Start of Recorded data

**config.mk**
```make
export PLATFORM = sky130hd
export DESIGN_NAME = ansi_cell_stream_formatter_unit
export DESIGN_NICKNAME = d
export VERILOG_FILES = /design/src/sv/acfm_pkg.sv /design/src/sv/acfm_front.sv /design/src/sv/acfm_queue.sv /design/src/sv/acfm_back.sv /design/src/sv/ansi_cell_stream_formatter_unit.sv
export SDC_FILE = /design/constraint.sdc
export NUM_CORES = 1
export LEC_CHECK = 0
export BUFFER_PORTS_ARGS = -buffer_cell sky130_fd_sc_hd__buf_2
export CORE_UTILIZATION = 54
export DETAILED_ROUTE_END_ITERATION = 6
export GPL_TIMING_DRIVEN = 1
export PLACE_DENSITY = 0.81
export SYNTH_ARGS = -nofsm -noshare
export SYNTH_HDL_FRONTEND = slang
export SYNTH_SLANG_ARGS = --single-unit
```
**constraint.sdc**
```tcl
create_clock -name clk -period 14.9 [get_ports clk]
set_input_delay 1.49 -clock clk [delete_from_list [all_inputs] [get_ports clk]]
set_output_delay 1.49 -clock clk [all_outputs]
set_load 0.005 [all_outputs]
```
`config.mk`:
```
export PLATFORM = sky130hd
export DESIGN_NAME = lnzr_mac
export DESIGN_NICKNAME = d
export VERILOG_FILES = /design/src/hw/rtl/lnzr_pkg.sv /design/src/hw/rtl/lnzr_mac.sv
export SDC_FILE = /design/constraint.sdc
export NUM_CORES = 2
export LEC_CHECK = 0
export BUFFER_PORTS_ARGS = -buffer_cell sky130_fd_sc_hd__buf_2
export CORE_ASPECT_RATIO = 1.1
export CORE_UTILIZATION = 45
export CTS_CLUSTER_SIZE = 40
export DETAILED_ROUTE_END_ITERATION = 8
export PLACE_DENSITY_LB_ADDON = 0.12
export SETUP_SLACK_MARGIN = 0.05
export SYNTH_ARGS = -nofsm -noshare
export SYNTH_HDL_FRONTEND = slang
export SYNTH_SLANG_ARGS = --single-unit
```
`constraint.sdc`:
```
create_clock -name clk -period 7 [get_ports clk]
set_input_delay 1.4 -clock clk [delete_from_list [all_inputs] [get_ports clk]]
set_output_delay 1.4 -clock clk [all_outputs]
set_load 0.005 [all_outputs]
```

End of Recorded data
Start of Recorded data

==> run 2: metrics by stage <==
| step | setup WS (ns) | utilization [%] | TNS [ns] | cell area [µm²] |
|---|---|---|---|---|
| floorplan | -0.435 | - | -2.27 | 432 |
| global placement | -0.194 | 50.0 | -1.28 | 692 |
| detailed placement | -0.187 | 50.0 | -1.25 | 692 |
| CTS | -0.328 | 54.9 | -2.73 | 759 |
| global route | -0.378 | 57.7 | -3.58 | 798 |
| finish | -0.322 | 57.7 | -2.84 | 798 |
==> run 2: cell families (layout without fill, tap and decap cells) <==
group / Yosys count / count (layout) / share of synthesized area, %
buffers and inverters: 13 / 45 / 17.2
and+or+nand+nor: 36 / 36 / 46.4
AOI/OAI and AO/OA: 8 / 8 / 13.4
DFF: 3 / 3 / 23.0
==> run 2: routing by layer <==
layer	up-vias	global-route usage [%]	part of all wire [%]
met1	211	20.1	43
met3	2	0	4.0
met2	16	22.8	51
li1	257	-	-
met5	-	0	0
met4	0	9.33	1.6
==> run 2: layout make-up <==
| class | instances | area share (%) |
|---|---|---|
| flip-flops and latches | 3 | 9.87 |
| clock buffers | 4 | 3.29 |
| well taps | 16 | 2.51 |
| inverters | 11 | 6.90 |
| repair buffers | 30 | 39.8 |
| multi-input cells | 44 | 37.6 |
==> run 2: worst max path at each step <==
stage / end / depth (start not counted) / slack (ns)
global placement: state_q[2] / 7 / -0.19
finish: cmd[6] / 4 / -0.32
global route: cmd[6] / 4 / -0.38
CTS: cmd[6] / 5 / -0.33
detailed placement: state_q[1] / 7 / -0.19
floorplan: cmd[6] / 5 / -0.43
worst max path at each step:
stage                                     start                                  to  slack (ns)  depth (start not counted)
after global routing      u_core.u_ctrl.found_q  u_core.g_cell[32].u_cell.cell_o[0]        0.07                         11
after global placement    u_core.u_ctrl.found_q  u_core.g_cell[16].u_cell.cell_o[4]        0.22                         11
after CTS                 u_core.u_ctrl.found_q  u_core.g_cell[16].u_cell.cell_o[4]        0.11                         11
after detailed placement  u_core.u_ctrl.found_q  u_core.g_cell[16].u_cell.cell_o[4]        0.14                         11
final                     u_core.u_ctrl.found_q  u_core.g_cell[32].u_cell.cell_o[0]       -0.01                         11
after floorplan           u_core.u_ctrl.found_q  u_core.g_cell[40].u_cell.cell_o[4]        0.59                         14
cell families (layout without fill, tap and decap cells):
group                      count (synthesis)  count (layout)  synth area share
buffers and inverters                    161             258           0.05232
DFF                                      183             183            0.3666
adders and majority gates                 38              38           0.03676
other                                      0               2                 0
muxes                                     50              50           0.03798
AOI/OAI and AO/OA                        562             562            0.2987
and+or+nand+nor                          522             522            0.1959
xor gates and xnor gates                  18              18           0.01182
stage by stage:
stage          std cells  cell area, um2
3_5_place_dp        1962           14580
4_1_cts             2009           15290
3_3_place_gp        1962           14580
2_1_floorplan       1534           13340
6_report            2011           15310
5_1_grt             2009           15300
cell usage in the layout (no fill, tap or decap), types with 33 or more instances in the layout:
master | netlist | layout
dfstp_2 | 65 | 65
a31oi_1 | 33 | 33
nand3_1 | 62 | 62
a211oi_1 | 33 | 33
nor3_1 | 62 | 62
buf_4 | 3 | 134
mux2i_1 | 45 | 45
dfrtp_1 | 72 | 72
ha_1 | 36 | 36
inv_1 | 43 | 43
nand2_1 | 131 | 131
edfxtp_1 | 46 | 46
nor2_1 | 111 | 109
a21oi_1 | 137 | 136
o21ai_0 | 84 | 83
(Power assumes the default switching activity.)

End of Recorded data
Start of Recorded data

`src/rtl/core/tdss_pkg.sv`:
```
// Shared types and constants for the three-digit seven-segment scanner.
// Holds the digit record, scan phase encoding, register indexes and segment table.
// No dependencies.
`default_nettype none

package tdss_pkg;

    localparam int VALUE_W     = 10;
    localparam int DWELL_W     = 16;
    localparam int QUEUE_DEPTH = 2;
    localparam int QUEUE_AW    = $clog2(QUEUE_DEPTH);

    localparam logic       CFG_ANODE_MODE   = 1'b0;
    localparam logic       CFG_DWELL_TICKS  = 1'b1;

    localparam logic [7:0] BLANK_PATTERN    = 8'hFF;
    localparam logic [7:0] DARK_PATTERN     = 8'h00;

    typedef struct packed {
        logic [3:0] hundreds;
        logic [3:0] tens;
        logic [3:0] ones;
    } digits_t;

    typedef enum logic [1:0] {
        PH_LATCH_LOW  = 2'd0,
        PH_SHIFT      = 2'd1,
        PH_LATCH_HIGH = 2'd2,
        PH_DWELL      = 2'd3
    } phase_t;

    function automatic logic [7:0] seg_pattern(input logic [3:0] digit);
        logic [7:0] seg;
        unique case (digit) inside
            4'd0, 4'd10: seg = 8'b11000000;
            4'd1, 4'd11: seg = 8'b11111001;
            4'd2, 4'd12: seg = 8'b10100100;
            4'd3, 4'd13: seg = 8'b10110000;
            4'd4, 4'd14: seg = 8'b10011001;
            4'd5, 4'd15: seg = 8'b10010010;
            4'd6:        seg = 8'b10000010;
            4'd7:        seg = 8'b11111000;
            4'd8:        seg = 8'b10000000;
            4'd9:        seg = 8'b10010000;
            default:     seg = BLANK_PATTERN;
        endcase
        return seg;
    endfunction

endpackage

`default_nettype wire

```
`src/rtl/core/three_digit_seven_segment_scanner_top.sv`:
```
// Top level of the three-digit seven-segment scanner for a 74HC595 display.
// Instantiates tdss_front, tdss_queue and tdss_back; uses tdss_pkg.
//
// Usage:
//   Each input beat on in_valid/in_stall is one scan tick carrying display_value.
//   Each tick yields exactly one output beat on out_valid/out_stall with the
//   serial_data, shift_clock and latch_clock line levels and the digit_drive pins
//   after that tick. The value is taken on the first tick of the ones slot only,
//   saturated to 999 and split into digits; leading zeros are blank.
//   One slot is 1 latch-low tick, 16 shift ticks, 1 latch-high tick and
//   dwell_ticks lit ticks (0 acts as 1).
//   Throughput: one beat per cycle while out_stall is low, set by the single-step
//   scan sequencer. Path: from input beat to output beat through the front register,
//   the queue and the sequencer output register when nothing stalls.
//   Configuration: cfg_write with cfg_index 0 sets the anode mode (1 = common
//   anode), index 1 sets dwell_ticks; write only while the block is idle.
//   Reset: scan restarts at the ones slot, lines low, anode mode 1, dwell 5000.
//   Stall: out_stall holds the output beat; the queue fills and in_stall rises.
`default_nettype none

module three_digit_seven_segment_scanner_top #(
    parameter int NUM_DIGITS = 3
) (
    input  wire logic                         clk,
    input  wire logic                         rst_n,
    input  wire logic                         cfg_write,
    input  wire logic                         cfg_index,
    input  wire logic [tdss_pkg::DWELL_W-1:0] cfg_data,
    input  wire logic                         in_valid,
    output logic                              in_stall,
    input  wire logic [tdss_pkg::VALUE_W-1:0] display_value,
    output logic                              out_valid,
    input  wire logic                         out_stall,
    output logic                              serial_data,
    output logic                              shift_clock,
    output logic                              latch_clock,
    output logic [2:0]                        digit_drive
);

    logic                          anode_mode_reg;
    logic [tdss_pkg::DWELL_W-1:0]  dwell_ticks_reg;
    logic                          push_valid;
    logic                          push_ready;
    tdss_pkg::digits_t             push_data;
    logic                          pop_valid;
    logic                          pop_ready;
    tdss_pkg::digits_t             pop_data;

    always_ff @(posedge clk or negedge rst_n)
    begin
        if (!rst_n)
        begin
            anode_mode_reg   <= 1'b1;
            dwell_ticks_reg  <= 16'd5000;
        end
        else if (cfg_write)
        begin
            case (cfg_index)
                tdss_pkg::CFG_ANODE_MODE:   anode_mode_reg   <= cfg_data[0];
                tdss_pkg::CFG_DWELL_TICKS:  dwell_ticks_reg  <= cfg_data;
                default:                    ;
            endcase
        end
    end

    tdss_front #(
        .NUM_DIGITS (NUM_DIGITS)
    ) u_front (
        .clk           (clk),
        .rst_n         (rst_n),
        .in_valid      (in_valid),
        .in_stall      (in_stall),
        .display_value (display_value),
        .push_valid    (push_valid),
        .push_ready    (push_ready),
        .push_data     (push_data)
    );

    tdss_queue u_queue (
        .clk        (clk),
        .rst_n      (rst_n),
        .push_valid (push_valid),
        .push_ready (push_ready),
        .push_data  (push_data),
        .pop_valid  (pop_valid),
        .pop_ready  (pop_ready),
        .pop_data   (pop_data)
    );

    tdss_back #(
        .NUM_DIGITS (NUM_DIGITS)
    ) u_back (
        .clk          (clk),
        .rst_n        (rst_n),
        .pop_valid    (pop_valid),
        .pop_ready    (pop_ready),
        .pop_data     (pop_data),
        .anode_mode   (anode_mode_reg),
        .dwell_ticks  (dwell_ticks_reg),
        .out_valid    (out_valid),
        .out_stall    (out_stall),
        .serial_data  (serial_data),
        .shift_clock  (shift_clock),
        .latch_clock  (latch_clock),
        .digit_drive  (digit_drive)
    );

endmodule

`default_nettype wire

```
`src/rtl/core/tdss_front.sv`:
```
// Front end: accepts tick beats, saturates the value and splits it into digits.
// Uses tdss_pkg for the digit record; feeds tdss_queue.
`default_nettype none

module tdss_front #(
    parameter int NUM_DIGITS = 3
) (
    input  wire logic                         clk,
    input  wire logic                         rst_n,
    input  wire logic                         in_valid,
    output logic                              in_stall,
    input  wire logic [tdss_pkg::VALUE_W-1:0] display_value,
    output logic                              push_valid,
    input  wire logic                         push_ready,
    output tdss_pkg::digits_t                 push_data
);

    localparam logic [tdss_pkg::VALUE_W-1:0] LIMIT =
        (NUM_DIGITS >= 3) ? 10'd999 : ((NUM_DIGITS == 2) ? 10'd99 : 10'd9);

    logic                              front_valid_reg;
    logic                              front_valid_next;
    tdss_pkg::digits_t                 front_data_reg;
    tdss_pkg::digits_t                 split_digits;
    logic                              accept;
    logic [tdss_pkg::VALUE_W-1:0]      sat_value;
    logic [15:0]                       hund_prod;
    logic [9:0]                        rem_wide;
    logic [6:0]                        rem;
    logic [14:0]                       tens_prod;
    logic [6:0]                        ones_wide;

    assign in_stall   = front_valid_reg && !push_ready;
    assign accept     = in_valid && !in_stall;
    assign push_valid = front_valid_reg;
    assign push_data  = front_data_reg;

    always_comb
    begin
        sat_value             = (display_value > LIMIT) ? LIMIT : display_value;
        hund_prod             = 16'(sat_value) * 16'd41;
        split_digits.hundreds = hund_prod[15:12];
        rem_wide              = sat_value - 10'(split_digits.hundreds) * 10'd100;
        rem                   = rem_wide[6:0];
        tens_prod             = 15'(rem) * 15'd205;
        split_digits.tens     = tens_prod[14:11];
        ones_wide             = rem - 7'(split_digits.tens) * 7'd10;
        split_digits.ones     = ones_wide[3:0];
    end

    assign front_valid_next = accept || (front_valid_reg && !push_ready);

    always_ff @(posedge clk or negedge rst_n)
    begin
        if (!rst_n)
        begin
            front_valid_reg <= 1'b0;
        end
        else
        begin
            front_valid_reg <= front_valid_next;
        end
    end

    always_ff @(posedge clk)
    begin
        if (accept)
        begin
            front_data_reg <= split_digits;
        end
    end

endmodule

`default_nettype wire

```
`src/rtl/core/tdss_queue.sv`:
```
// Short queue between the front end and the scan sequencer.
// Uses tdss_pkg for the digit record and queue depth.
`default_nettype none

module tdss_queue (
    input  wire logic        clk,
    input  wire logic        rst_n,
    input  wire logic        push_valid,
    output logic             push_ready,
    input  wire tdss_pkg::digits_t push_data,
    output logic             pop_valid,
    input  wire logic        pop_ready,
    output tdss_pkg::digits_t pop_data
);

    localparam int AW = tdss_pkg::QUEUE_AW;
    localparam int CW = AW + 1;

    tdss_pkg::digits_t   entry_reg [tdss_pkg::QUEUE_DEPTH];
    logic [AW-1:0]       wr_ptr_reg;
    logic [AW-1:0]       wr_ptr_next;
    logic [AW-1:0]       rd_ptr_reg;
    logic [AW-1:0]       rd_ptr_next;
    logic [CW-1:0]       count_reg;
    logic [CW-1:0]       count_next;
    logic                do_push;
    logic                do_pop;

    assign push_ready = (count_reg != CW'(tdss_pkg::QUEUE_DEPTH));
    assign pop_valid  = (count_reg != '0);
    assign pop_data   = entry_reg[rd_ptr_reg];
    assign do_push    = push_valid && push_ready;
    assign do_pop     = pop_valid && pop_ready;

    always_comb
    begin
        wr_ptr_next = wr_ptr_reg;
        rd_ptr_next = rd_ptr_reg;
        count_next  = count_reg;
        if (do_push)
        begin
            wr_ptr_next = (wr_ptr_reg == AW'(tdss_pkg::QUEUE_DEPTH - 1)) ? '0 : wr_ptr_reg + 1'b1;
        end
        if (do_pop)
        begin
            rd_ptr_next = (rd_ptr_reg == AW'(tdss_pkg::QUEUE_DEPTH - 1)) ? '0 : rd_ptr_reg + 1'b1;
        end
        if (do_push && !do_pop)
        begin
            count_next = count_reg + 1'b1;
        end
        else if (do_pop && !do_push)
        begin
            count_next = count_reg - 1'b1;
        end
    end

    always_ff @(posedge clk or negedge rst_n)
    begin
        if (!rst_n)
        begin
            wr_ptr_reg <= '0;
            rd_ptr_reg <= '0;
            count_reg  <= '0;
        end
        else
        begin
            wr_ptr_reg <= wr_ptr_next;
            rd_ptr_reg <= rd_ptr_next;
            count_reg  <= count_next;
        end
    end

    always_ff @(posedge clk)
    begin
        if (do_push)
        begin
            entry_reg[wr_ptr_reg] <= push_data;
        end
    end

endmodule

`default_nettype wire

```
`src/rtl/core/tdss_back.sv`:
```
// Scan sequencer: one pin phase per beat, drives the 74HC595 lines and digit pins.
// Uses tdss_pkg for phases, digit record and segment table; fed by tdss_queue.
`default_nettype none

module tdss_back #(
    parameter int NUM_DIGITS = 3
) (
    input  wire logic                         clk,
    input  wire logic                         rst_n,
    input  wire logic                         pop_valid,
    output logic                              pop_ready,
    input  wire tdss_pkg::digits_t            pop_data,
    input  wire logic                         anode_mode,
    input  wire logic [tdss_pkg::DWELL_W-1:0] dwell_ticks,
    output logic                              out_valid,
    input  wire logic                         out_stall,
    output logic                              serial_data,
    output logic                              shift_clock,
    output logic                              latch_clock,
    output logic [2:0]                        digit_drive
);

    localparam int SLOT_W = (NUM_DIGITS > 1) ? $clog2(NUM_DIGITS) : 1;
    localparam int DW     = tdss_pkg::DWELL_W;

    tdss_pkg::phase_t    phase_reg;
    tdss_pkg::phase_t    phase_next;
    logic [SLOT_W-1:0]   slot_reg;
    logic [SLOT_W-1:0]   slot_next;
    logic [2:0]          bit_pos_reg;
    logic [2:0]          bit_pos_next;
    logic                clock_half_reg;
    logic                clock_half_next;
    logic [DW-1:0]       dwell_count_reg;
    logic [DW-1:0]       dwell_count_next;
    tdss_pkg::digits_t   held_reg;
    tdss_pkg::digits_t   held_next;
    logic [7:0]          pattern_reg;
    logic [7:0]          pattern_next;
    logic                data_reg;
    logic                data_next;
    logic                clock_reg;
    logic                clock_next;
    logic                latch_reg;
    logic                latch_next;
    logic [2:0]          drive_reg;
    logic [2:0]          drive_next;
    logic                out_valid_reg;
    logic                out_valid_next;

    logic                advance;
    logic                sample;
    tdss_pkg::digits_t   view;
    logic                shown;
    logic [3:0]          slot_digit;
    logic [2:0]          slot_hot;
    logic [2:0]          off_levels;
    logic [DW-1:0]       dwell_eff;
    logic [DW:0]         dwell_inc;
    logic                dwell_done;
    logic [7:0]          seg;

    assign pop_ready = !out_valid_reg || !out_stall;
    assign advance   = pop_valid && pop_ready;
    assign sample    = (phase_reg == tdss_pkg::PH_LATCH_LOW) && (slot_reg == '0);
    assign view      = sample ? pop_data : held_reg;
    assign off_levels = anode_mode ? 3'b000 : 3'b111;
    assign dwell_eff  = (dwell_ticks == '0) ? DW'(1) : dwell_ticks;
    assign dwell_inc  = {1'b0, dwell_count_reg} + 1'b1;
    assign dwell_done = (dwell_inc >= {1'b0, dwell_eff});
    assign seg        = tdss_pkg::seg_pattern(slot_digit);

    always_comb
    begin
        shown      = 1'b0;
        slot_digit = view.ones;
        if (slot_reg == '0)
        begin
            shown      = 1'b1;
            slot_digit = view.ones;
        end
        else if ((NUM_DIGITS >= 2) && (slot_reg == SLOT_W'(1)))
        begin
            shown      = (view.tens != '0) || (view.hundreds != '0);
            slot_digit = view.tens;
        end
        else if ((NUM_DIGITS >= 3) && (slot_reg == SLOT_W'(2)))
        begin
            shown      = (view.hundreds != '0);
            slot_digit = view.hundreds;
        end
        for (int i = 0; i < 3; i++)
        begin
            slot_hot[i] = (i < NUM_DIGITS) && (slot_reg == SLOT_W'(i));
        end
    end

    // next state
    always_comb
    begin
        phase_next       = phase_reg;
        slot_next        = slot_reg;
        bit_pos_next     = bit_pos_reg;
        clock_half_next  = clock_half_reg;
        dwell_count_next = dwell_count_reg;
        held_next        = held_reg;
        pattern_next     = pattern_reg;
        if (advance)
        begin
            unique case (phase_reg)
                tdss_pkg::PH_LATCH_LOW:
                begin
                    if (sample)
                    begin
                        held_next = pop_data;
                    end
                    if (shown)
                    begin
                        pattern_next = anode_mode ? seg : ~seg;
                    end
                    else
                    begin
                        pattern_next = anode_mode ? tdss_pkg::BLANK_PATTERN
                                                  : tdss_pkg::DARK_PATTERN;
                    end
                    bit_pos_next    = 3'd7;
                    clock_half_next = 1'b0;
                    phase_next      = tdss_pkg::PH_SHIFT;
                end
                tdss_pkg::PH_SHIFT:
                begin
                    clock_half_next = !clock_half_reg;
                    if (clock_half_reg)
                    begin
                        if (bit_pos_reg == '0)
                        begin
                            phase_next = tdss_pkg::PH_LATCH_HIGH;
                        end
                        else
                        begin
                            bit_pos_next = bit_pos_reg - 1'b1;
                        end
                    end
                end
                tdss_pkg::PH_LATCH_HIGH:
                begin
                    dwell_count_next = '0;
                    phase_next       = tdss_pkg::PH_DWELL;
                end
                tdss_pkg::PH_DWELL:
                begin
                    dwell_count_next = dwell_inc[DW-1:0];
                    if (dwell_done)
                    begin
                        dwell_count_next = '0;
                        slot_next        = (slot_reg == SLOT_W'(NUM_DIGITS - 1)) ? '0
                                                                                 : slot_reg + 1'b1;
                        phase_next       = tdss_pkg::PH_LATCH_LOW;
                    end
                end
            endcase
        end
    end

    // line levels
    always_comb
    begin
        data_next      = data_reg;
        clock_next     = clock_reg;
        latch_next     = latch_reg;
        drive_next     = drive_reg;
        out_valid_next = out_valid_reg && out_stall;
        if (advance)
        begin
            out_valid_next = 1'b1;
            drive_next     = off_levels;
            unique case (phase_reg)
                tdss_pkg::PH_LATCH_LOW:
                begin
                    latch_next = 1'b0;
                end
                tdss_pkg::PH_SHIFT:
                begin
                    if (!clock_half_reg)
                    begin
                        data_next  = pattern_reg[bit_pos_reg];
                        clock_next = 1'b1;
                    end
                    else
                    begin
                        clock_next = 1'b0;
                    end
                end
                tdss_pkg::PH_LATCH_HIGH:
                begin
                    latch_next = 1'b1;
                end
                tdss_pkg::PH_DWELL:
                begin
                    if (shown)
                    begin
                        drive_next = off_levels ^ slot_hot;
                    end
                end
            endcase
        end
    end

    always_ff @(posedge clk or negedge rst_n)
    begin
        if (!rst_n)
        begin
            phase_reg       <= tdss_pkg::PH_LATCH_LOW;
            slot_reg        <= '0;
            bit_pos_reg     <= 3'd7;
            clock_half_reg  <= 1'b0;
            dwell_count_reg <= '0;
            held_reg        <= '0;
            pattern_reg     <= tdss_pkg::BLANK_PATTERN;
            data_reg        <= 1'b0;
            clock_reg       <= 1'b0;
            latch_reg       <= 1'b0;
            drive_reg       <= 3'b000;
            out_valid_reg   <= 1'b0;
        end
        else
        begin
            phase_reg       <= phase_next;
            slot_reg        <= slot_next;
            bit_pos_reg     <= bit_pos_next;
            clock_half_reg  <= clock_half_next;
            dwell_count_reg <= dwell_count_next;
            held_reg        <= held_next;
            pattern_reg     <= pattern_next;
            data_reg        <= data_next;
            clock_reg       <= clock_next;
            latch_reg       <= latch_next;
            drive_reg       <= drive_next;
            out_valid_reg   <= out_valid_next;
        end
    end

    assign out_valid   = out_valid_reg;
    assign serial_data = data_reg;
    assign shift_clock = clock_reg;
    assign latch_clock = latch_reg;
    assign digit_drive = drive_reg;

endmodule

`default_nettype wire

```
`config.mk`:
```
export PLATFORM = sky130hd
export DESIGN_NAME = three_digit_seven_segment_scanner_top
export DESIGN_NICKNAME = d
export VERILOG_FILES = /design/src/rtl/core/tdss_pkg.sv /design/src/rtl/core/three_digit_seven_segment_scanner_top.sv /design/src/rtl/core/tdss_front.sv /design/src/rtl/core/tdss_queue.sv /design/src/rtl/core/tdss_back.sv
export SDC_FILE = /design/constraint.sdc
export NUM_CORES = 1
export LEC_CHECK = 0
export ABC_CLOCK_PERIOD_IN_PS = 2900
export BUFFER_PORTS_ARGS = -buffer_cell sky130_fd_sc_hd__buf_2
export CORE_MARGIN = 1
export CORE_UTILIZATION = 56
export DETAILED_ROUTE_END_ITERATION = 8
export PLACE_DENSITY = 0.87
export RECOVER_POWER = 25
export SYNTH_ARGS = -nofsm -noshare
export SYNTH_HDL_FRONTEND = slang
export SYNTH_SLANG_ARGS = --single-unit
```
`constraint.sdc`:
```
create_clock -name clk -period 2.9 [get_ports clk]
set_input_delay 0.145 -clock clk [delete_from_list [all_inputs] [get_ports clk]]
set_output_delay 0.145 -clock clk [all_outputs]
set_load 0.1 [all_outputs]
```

End of Recorded data

In the material above, tally each line where "worst" appears, and respond with only the tally.

*Task solution*
2